Import the wrapper for transliteration engine by:
```py
from ai4bharat.transliteration import XlitEngine
```

**Example 1** : Using word Transliteration

```py
e = XlitEngine("hi", beam_width=10, rescore=True)
out = e.translit_word("computer", topk=5)
print(out)
# output:{'hi': ['कंप्यूटर', 'कम्प्यूटर', 'कॉम्प्यूटर', 'कम्प्युटर', 'कंप्युटर']}
```

Note:
- `beam_width` increases beam search size, resulting in improved accuracy but increases time/compute. (Default: `4`)
- `topk` returns only specified number of top results. (Default: `4`)
- `rescore` returns the reranked suggestions after using a dictionary. (Default: `True`)


**Example 2** : word Transliteration without rescoring
```py
e = XlitEngine("hi", beam_width=10, rescore=False)
out = e.translit_word("computer", topk=5)
print(out)
# output:{'hi': ['कम्प्यूटर', 'कंप्यूटर', 'कॉम्प्यूटर', 'कम्प्युटर', 'कंप्युटर']}
```

**Example 3** : Using Sentence Transliteration

```py
e = XlitEngine("ta", beam_width=10)
out = e.translit_sentence("vanakkam ulagam")
print(out)
# output: {'ta': 'வணக்கம் உலகம்'}
```

Note:
- Only single top most prediction is returned for each word in sentence.

**Example 4** : Using Multiple language Transliteration

```py
e = XlitEngine(["ta", "ml"], beam_width=6)
# leave empty or use "all" to load all available languages
# e = XlitEngine("all)

out = e.translit_word("amma", topk=3)
print(out)
# output: {'ta': ['அம்மா', 'அம்ம', 'அம்மை'], 'ml': ['അമ്മ', 'എമ്മ', 'അമ']}

out = e.translit_sentence("hello world")
print(out)
# output: {'ta': 'ஹலோ வார்ல்ட்', 'ml': 'ഹലോ വേൾഡ്'}

## Specify language name to get only specific language result
out = e.translit_word("amma", target_lang = "ml", topk=5)
print(out)
# output: ['അമ്മ', 'എമ്മ', 'അമ', 'എഎമ്മ', 'അഎമ്മ']
```

**Example 5** : Transliteration for all available languages
```py
e = XlitEngine(beam_width=10)
out = e.translit_sentence("Hello World")
print(out)
# sample output: {'bn': 'হেল ওয়ার্ল্ড', 'gu': 'હેલો વર્લ્ડ', 'hi': 'हेलो वर्ल्ड', 'kn': 'ಹೆಲ್ಲೊ ವರ್ಲ್ಡ್', 'ml': 'ഹലോ വേൾഡ്', 'pa': 'ਹੇਲੋ ਵਰਲਡ', 'si': 'හිලෝ වර්ල්ඩ්', 'ta': 'ஹலோ வார்ல்ட்', 'te': 'హల్లో వరల్డ్', 'ur': 'ہیلو وارڈ'}
```

---

### Web API Server

Running a flask server using a 3-line script:
```py
from ai4bharat.transliteration import xlit_server
app, engine = xlit_server.get_app()
app.run(host='0.0.0.0', port=8000)
```

Then on browser (or) curl, use link as `http://{IP-address}:{port}/tl/{lang-id}/{word_in_eng_script}`

Example:
http://localhost:8000/tl/ta/amma
http://localhost:8000/languages

---

## Debugging errors

If you face any of the following errors:
> ValueError: numpy.ndarray size changed, may indicate binary incompatibility.
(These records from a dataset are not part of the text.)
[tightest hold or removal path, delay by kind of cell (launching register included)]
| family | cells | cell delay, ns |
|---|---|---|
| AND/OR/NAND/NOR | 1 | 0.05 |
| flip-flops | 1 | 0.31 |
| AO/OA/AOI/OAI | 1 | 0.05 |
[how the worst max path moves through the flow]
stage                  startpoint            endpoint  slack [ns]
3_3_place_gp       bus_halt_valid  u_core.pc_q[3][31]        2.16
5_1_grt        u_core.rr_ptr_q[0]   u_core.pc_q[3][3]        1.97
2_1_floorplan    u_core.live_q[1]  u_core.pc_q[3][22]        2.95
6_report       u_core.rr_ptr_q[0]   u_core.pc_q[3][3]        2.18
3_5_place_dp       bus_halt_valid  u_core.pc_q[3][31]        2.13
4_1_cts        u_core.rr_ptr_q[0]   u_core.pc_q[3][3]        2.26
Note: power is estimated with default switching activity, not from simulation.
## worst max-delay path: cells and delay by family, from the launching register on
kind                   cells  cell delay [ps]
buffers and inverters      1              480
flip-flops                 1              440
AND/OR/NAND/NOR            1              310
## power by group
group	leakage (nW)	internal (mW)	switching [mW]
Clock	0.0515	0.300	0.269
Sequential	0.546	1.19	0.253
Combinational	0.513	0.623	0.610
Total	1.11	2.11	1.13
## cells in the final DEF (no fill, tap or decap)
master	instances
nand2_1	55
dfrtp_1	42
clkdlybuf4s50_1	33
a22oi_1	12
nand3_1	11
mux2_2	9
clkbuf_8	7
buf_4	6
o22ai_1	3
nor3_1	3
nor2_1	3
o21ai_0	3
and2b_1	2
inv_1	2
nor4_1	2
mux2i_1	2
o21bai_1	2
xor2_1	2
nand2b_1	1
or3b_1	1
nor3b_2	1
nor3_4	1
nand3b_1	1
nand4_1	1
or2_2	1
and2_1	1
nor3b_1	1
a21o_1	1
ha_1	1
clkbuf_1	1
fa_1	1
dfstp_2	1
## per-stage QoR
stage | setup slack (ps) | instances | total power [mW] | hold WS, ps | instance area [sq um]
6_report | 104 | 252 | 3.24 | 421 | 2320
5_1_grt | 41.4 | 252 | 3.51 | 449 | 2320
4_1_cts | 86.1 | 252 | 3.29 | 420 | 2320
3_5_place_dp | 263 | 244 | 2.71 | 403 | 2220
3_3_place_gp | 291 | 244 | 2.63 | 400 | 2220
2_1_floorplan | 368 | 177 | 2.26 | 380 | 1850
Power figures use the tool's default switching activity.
Expected 88 from C header, got 80 from PyObject
> ValueError: Please build (or rebuild) Cython components with `python setup.py build_ext --inplace`.
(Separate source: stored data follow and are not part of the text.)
File: config.mk
export PLATFORM = sky130hd
export DESIGN_NAME = uart_frame_parser
export DESIGN_NICKNAME = d
export VERILOG_FILES = /design/src/rtl/uart_frame_parser_pkg.sv /design/src/rtl/uart_frame_parser_rise_detect.sv /design/src/rtl/uart_frame_parser.sv
export SDC_FILE = /design/constraint.sdc
export NUM_CORES = 1
export LEC_CHECK = 0
export CAP_MARGIN = 20
export CORE_UTILIZATION = 35
export CTS_CLUSTER_DIAMETER = 50
export DETAILED_ROUTE_END_ITERATION = 8
export PLACE_DENSITY = 0.64
export SLEW_MARGIN = 20
export SYNTH_ARGS = -nofsm -noshare
export SYNTH_HDL_FRONTEND = slang
export SYNTH_SLANG_ARGS = --single-unit
File: constraint.sdc
create_clock -name clk -period 2.4 [get_ports clk]
set_clock_uncertainty 0.15 [all_clocks]
set_input_delay 0.36 -clock clk [delete_from_list [all_inputs] [get_ports clk]]
set_output_delay 0.36 -clock clk [all_outputs]
set_load 0.005 [all_outputs]
File: src/rtl/uart_frame_parser_pkg.sv
// uart_frame_parser_pkg: shared SOF byte, parser state encoding and error codes for the UART framing path.
package uart_frame_parser_pkg;
  localparam logic [7:0] SOF = 8'hA5;
  typedef enum logic [1:0] {S_IDLE, S_LEN, S_PAYLOAD, S_CSUM} state_t;
  typedef enum logic [1:0] {
    ERR_NONE    = 2'b00,
    ERR_LEN     = 2'b01,
    ERR_TIMEOUT = 2'b10,
    ERR_CSUM    = 2'b11
  } err_t;
endpackage

File: src/rtl/uart_frame_parser_rise_detect.sv
// rise_detect: one-cycle strobe on the rising edge of a level; the history bit is the only state.
module rise_detect (
  input  logic clk,
  input  logic rst,
  input  logic in,
  output logic pulse
);
  logic prev;
  always_ff @(posedge clk or posedge rst)
    if (rst) prev <= 1'b0;
    else prev <= in;
  assign pulse = in & ~prev;
endmodule

File: src/rtl/uart_frame_parser.sv
// uart_frame_parser: extracts A5/LEN/payload frames from the UART RX byte stream.
// Define UART_FRAME_CHECKSUM_EN to require a trailing XOR checksum byte (LEN ^ payload).
module uart_frame_parser
  import uart_frame_parser_pkg::*;
#(
  parameter int MAX_LEN        = 16,
  parameter int TIMEOUT_CYCLES = 64,
  parameter int CNT_W          = 8
) (
  input  logic       clk,
  input  logic       rst,
  input  logic [7:0] rx_data,
  input  logic       rx_ready,
  output logic [7:0] out_data,
  output logic       out_valid,
  output logic       frame_done,
  output logic       frame_err,
  output logic [1:0] err_code,
  output logic       busy
);
  state_t           state;
  logic             acc;
  logic [CNT_W-1:0] rem;
  logic [CNT_W-1:0] tcnt;
`ifdef UART_FRAME_CHECKSUM_EN
  logic [7:0]       csum;
`endif

  rise_detect u_rise (.clk(clk), .rst(rst), .in(rx_ready), .pulse(acc));

  always_ff @(posedge clk or posedge rst)
    if (rst) begin
      state      <= S_IDLE;
      out_data   <= '0;
      out_valid  <= 1'b0;
      frame_done <= 1'b0;
      frame_err  <= 1'b0;
      err_code   <= '0;
      busy       <= 1'b0;
      rem        <= '0;
      tcnt       <= '0;
`ifdef UART_FRAME_CHECKSUM_EN
      csum       <= '0;
`endif
    end else begin
      out_valid  <= 1'b0;
      frame_done <= 1'b0;
      frame_err  <= 1'b0;
      // An accept wins over a timeout firing in the same cycle.
      if (acc) begin
        tcnt <= '0;
        case (state)
          S_IDLE: if (rx_data == SOF) begin
            state <= S_LEN;
            busy  <= 1'b1;
`ifdef UART_FRAME_CHECKSUM_EN
            csum  <= '0;
`endif
          end
          S_LEN: begin
`ifdef UART_FRAME_CHECKSUM_EN
            csum <= rx_data;
`endif
            if (rx_data > 8'(MAX_LEN)) begin
              state     <= S_IDLE;
              busy      <= 1'b0;
              frame_err <= 1'b1;
              err_code  <= ERR_LEN;
            end else if (rx_data == 8'd0) begin
`ifdef UART_FRAME_CHECKSUM_EN
              state      <= S_CSUM;
`else
              state      <= S_IDLE;
              busy       <= 1'b0;
              frame_done <= 1'b1;
`endif
            end else begin
              rem   <= CNT_W'(rx_data);
              state <= S_PAYLOAD;
            end
          end
          S_PAYLOAD: begin
            out_data  <= rx_data;
            out_valid <= 1'b1;
            rem       <= rem - 1'b1;
`ifdef UART_FRAME_CHECKSUM_EN
            csum      <= csum ^ rx_data;
            if (rem == CNT_W'(1)) state <= S_CSUM;
`else
            if (rem == CNT_W'(1)) begin
              state      <= S_IDLE;
              busy       <= 1'b0;
              frame_done <= 1'b1;
            end
`endif
          end
`ifdef UART_FRAME_CHECKSUM_EN
          S_CSUM: begin
            state      <= S_IDLE;
            busy       <= 1'b0;
            frame_done <= (rx_data == csum);
            frame_err  <= (rx_data != csum);
            if (rx_data != csum) err_code <= ERR_CSUM;
          end
`endif
          default: begin
            state <= S_IDLE;
            busy  <= 1'b0;
          end
        endcase
      end else if (state != S_IDLE) begin
        if (tcnt == CNT_W'(TIMEOUT_CYCLES - 1)) begin
          tcnt      <= '0;
          state     <= S_IDLE;
          busy      <= 1'b0;
          frame_err <= 1'b1;
          err_code  <= ERR_TIMEOUT;
        end else tcnt <= tcnt + 1'b1;
      end
    end
endmodule
# [Word level (Yosys, flattened, before mapping)]
# Cells that the tools add are included.
[totals] ff_bits=33 in_bits=11 output_inout_bits=14 wordCells=77
[classes] n_addsub=2 magnitude_cmp=1 n_eq_ne=12 muxes=39 n_bitwise=2 n_reduce_logical=11
[op_table] op="8-bit two-way mux" n=5
[op_table] op="2-bit two-way mux" n=12
[op_table] op="1-bit two-way mux" n=18
[op_table] op="8-bit one-hot mux with 2 select lines" n=1
[op_table] op="4-bit AND reduction" n=3
[op_table] op="8-bit by 1-bit adder with 8-bit output (second input constant)" n=1
[op_table] op="8-bit by 1-bit == test with 1-bit output (second input constant)" n=1
[op_table] op="8-bit by 6-bit == test with 1-bit output (second input constant)" n=1
[op_table] op="8-bit == test (second input constant)" n=1
[op_table] op="8-bit by 5-bit greater-than comparator with 1-bit output (second input constant)" n=1
[op_table] op="8-bit logical NOT" n=1
[op_table] op="2-bit nonzero test" n=4
[op_table] op="8-bit by 1-bit subtractor with 8-bit output (second input constant)" n=1
[op_table] op="3-bit inequality test (second input constant)" n=2
[op_table] op="2-bit one-hot mux with 3 select lines" n=1
[op_table] op="5-bit AND reduction" n=1
[op_table] op="2-bit by 1-bit inequality test with 1-bit output (second input constant)" n=2
[op_table] op="2-bit inequality test (second input constant)" n=2
[op_table] op="4-bit inequality test (second input constant)" n=1
[op_table] op="1-bit one-hot mux with 3 select lines" n=1
[op_table] op="2-bit by 1-bit == test with 1-bit output (second input constant)" n=1
[op_table] op="2-bit == test (second input constant)" n=1
[op_table] op="2-bit logical NOT" n=1
[op_table] op="1-bit one-hot mux with 2 select lines" n=1
[op_table] op="3 further kinds" n=3

# [Logic depth before layout (Yosys ltp)]
# Gate-level depths: netlist of run 1.
[logic_depth] word_depth=5 mapped_depth=8 ltp_nobuf=7

# [Hierarchy]
# From an unflattened synthesis of run 1, not the netlist that was laid out.
[unflattened] hier_cells=175 hier_area_um2=1818.0
[by_module_without_submodules] module="uart_frame_parser" instances=1 cells_each=172 area_per_inst_um2=1775.5 seq_area_each_um2=800.8
[by_module_without_submodules] module="rise_detect" instances=1 cells_each=3 area_per_inst_um2=42.5 seq_area_each_um2=25.0

# [Least setup slack after synthesis of run 1]
# Ideal clock, no wire load.
[synth_timing] path_kind="input port to flip-flop" startpoint="in rx_data[1]" endpoint="reg rem[2]" setup_ns=0.123 arrival_time_ns=1.896 required_time_ns=2.127 slack_ns=0.231 cell_stages=5 n_path_buf=0 cell_sequence="or4_4 mux2i_4 nor2_2 mux2_4 o221a_1"
[synth_between] elab_chain_cells=3 word_cells_on_any_way=5 classes_between="1 x order compare; 2 x eq/ne; 2 x reduce/logical"
[synth_rtl] element="start, declared" line_no="uart_frame_parser.sv:12" text="input logic [7:0] rx_data,"
[synth_rtl] element="8-bit by 5-bit greater-than comparator with 1-bit output or 8-bit logical NOT (tied branches)" line_no="uart_frame_parser.sv:64, uart_frame_parser.sv:69"
[synth_rtl] element="2-bit inequality test (no line)"
[synth_rtl] element="4-bit AND reduction (no line) (*)"
[synth_rtl] element="end signal, assigned" line_no="uart_frame_parser.sv:78" text="rem <= CNT_W'(rx_data);"
[synth_rtl] element="end signal, assigned" line_no="uart_frame_parser.sv:85" text="rem <= rem - 1'b1;"
[synth_rtl] element="end, declared" line_no="uart_frame_parser.sv:23" text="logic [CNT_W-1:0] rem;"
# Mark *: on every way between the ends. The rest lies on a longest branch, timed or not.
# A chain may end at the register's enable or synchronous reset.

# [Worst setup path in the final report of run 1]
[layout_timing] startpoint="in rx_data[2]" endpoint="reg rem[0]"
# Same word-level chain as after synthesis.

==> results of run 1 <==
==> power groups by stage <==
stage	clock [mW]	sequential, mW	combinational, mW
3_5_place_dp	0	0.654	0.256
5_1_grt	0.570	0.651	0.285
4_1_cts	0.550	0.644	0.258
2_1_floorplan	0	0.645	0.142
3_3_place_gp	0	0.651	0.254
6_report	0.541	0.644	0.256
==> sequential cells by signal, indices dropped and copies added, names as in the netlist <==
signal,cells
out_data,8
rem,8
tcnt,8
err_code,2
state,2
busy,1
frame_done,1
frame_err,1
out_valid,1
u_rise.prev,1
==> per-layer routing <==
metal  up-vias  GRT usage (%)
met3        10           3.98
met5         -              0
met1       740           25.1
li1        761              -
met2        45           25.8
met4         0           9.40
==> what timing repair did <==
item                       4_1_cts  5_1_grt
resized for setup                0        3
setup endpoints to repair        0        3
hold buffers                     0        0
==> final cells by class <==
class                           instances  area share, %
Clock buffer                            7           3.57
Clock inverter                          1           1.24
Inverter                               11           1.71
Multi-Input combinational cell        129           37.8
Sequential cell                        33           34.1
Tap cell                               67           3.47
Timing Repair Buffer                   50           18.1
==> Yosys cell counts (4+ instances only) <==
library cell	count
nor4_1	4
ha_1	6
a21oi_1	9
or4_1	5
inv_1	11
nor2_1	14
xnor2_1	4
mux2_2	8
o21ai_1	4
nor2b_1	4
nand2_1	11
clkbuf_1	7
nand3_1	5
o21ai_0	8
dfrtp_1	33
==> cells by family (layout without fill, tap and decap cells) <==
group                      after synthesis  in the layout  synth area share (%)
AOI/OAI and AO/OA                       40             40                  14.9
xor gates and xnor gates                 5              5                  2.42
adders and majority gates                6              6                  4.15
buffers and inverters                   20             69                  4.29
DFF                                     33             33                  45.6
muxes                                   13             13                  8.71
and+or+nand+nor                         65             65                  20.0
==> how the worst max path moves through the flow <==
stage          startpoint        to  slack (ns)  cells past startpoint
2_1_floorplan  rx_data[1]    rem[2]        0.23                      5
3_3_place_gp   rx_data[1]    rem[2]       -0.23                      6
3_5_place_dp   rx_data[1]    rem[2]       -0.27                      6
4_1_cts        rx_data[1]    rem[2]        0.03                      6
5_1_grt            rem[4]  state[0]        0.05                      6
6_report       rx_data[2]    rem[0]        0.14                      7
==> placed cells by master (no fill, tap or decap), types with 2 or more instances in the layout <==
master | netlist | routed
o21ai_0 | 8 | 8
nand3_1 | 5 | 5
xnor2_1 | 4 | 4
or4_1 | 5 | 5
inv_1 | 11 | 11
clkbuf_8 | 0 | 6
o21a_1 | 2 | 2
o31ai_1 | 3 | 3
nor4_1 | 4 | 4
o41ai_1 | 2 | 2
mux2_2 | 8 | 8
or3_1 | 3 | 3
nand2b_1 | 2 | 2
clkdlybuf4s50_1 | 0 | 23
nand2_1 | 11 | 11
ha_1 | 6 | 6
nor3_1 | 3 | 3
nor2b_1 | 4 | 4
nor4b_1 | 2 | 2
a21oi_1 | 9 | 9
buf_4 | 0 | 26
o211ai_1 | 2 | 2
dfrtp_1 | 33 | 33
mux2i_1 | 3 | 3
nor2_1 | 14 | 14
nand4b_1 | 3 | 3
o21ai_1 | 4 | 4
==> metrics by stage <==
step	hold slack [ns]	worst slack (ns)	total power [mW]
3_3_place_gp	0.333	-0.231	0.905
6_report	0.284	0.138	1.44
4_1_cts	0.330	0.0268	1.45
3_5_place_dp	0.335	-0.272	0.909
2_1_floorplan	0.241	0.231	0.787
5_1_grt	0.301	0.0539	1.51
==> worst max-delay path, cell delays in order <==
cell	delay (ns)
clkdlybuf4s50_1	0.42
or4_4	0.55
mux2i_4	0.23
buf_4	0.14
and2_2	0.23
o31ai_1	0.23
o41ai_1	0.11
==> flow_summary.ini, run 1 <==
[finish]
fill_cells = 436
nNetsFinal = 247
layout-drive-gt1-share_pct = 20.3
diodes = 0
ff_latch_area_um2 = 826
fin_util_pct = 49.9
synthToLayoutAreaGrowth_pct = 33.6
final_cell_area_mm2 = 0.00242
finalNonFillerCells = 298
multi_input_area_um2 = 913

[job]
drv_cap = 0

[pwr]
seqPwrFrac_pct = 44.7
p_per_area_mw_per_mm2 = 596
pwr-share-comb_pct = 17.8
clockPowerShare_pct = 37.6
vdd.ir_drop.worst_mv = 0.315
netSwitchingPower_uw = 367
p_leak_nw = 1.06
p_int_mw = 1.07
switching_share_pct = 25.5

[sta]
fin_crit_ns = 2.26
period_share_pct = 94.3
hold_viol_final = 0
max_slew_margin_pct = 72.0
rsz0062_at_grt = no
finalMaxSlewViolations = 0
fmax_mhz = 442
fin_setup_tns_ns = 0
worstMarginPinSlew_ns = 0.421
finalSetupViolCount = 0

[status]
outcome = complete, no violations

[synth]
synth.avg_cell_area_um2 = 9.95
yosysWarnings = 0
syn_nets = 199
yosys.area.top_type_share_pct = 45.6
synth_enable_flop_cells = 0
ys_seq_area_share_pct = 45.6
async_flop_share_pct = 100
synth.area.top_cells = dfrtp_1 (46%), mux2_2 (5.0%), ha_1 (4.1%)
yosysUniqueCellTypes = 47
synth_largest_area_cell = dfrtp_1
syn-cell-area_mm2 = 0.00181
synth-main-ff-cell = dfrtp_1
synth-seq-cells = 33
syn_inst = 182

[clock_tree]
cts.clk_slew.worst_paths_ns = 0.07
post_cts_buffers = 0
clock_latency_ns = 0.29
clock_path_buffers = 2
cts_sinks = 33
cts_tree = yes
cts_max_level = 2
numCtsBuffers = 5
clockRootBuffer = clkbuf_8

[route]
detail-route-antenna-nets = 0
first_iter_violations = 51
dr_wl_met2_mm = 1.82
drt_drc_violations_left = 0
top_layer = met4
wl_met1_mm = 2.05
wl_per_cell_um = 14.0
vias = 1556
dr_wl_met3_um = 194
vias_per_cell = 5.22
first_pass_iters = 4
wirelength_mm = 4.18

[global_routing]
track_usage_pct = 17.9
grt-ovfl-total = 0
grt_pass1_vias = 1500
grt_max_degree = 34
grt_first_pass_wirelength_mm = 7.20
antenna_found_initial = 0

[hold_path]
hold_start = rx_data[1]
min_path_cells = 2
holdPathEnd = out_data[1]
hp-class = in2reg

[die]
fp.coreArea_mm2 = 0.00485
die_height_um = 73.9
floorplan.initialDensity_pct = 37.3
die_w_um = 73.9
ioPinCount = 25
num_rows = 25
fp.dieArea_mm2 = 0.00546

[place]
hpwl_mm = 3.07
dpl_cell_area_mm2 = 0.00229
gp_congestion = 0.847
port_buffers = 24
dp.cells = 290

[critical_path]
cp-end-kind = flip-flop
cp-start-kind = input pin
timing.rr.start = rem[4]
arrival_ns = 2.27
cp_data_required_time_ns = 2.41
worstRegToRegCells = 6
timing.rr.end = state[0]
reg2reg_slack_ns = 0.20
path_class = in2reg
crit_fanout = 7
No activity file was read; power rests on OpenSTA's default activity.
==> inputs of run 2 (changes only) <==
- ABC_CLOCK_PERIOD_IN_PS: not set -> 2400
==> results of run 2 <==
Same layout as run 1: the final DEF is identical, and so are final timing and power.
Run: `pip install --upgrade numpy`

---

## Release Notes

This package contains applications built around the Transliteration engine. The contents of this package can also be downloaded from [our GitHub repo](https://github.com/AI4Bharat/IndicXlit).

All the NN models of Indic-Xlit are released under MIT License.